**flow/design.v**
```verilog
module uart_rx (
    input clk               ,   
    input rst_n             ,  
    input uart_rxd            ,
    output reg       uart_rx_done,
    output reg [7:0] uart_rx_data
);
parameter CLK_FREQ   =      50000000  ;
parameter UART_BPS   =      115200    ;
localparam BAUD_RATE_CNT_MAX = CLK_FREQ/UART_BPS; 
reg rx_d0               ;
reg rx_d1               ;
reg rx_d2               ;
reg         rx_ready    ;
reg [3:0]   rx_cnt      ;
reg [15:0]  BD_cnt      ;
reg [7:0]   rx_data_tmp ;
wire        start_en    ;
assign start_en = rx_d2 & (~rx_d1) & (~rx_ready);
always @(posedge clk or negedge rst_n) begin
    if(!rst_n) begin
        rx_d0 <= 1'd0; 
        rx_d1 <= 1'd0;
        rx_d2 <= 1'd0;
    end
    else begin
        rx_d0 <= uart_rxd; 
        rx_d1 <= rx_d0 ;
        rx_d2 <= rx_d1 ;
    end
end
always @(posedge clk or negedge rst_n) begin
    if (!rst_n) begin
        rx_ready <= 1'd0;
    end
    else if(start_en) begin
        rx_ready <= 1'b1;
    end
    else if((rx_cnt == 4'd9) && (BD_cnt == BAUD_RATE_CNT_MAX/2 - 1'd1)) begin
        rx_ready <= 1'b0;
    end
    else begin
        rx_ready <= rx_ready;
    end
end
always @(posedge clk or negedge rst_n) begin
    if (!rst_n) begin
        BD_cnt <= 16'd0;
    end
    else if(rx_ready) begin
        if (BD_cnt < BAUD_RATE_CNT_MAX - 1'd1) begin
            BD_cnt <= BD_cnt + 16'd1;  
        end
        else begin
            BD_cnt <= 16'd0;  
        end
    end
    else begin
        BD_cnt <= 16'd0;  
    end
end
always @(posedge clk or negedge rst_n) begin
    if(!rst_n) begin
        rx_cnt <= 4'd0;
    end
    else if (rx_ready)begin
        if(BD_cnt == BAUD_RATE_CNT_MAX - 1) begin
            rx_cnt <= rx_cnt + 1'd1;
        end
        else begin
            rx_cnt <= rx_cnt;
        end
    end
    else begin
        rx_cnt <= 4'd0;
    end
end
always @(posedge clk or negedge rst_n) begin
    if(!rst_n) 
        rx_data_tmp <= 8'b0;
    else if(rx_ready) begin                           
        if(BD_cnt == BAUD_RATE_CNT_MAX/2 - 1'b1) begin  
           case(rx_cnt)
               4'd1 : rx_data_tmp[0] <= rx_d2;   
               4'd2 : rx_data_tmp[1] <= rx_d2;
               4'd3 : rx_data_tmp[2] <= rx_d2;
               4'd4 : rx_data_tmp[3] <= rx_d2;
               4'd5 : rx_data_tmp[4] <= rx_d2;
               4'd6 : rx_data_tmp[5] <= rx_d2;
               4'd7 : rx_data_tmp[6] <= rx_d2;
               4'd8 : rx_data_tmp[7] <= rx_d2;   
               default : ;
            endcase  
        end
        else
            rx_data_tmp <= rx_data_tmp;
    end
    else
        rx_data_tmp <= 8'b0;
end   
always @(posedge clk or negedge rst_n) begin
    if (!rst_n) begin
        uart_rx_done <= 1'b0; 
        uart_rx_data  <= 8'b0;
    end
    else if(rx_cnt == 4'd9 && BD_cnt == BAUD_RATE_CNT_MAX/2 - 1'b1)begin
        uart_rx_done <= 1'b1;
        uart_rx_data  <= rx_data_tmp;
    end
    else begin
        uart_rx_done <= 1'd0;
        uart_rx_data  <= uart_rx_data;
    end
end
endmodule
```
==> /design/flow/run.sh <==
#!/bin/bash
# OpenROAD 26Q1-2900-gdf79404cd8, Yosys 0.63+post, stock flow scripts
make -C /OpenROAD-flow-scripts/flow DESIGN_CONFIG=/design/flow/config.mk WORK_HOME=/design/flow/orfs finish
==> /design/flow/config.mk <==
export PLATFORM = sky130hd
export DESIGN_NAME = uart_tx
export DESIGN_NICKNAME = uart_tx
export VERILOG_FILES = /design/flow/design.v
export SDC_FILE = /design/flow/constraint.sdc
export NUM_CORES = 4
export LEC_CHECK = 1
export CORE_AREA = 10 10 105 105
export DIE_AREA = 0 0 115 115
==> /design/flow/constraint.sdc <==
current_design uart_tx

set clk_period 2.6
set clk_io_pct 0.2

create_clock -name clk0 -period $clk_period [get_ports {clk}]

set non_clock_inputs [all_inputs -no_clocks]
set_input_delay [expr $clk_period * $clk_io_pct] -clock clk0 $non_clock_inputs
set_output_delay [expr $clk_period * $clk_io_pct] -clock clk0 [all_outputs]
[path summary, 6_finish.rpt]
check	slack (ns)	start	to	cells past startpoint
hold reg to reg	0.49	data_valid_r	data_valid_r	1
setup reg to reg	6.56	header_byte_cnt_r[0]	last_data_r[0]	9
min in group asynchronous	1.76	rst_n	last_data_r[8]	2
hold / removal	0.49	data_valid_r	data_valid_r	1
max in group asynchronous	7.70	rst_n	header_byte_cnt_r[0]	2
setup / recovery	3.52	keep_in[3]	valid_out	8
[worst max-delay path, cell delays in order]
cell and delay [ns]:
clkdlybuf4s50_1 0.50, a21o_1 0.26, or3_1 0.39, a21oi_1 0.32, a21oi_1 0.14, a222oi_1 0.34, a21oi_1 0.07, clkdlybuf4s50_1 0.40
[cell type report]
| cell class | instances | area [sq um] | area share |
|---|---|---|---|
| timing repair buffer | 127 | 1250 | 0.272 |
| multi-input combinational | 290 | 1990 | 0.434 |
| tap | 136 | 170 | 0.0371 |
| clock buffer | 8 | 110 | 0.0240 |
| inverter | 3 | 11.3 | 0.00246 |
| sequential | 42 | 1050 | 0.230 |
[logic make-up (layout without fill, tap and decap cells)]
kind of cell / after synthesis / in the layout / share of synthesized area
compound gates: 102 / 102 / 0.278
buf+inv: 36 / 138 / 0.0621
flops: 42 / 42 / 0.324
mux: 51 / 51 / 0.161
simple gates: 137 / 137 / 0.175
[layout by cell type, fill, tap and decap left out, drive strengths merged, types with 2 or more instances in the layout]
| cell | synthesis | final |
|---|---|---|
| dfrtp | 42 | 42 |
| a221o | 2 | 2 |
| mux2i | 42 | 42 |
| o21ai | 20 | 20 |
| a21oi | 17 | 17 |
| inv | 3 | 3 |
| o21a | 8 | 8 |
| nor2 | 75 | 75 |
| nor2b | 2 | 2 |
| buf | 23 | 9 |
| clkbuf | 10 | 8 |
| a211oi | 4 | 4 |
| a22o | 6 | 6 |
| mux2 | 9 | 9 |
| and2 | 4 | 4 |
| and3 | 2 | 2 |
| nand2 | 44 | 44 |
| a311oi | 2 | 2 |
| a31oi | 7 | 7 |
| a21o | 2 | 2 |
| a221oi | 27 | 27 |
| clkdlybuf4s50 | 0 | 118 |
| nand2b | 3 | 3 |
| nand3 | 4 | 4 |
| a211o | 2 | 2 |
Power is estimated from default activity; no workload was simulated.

- [Problem requirements]: Please go through the material and return each line where the word "decap" appears.

- [Solution]:
[logic make-up (layout without fill, tap and decap cells)]
[layout by cell type, fill, tap and decap left out, drive strengths merged, types with 2 or more instances in the layout]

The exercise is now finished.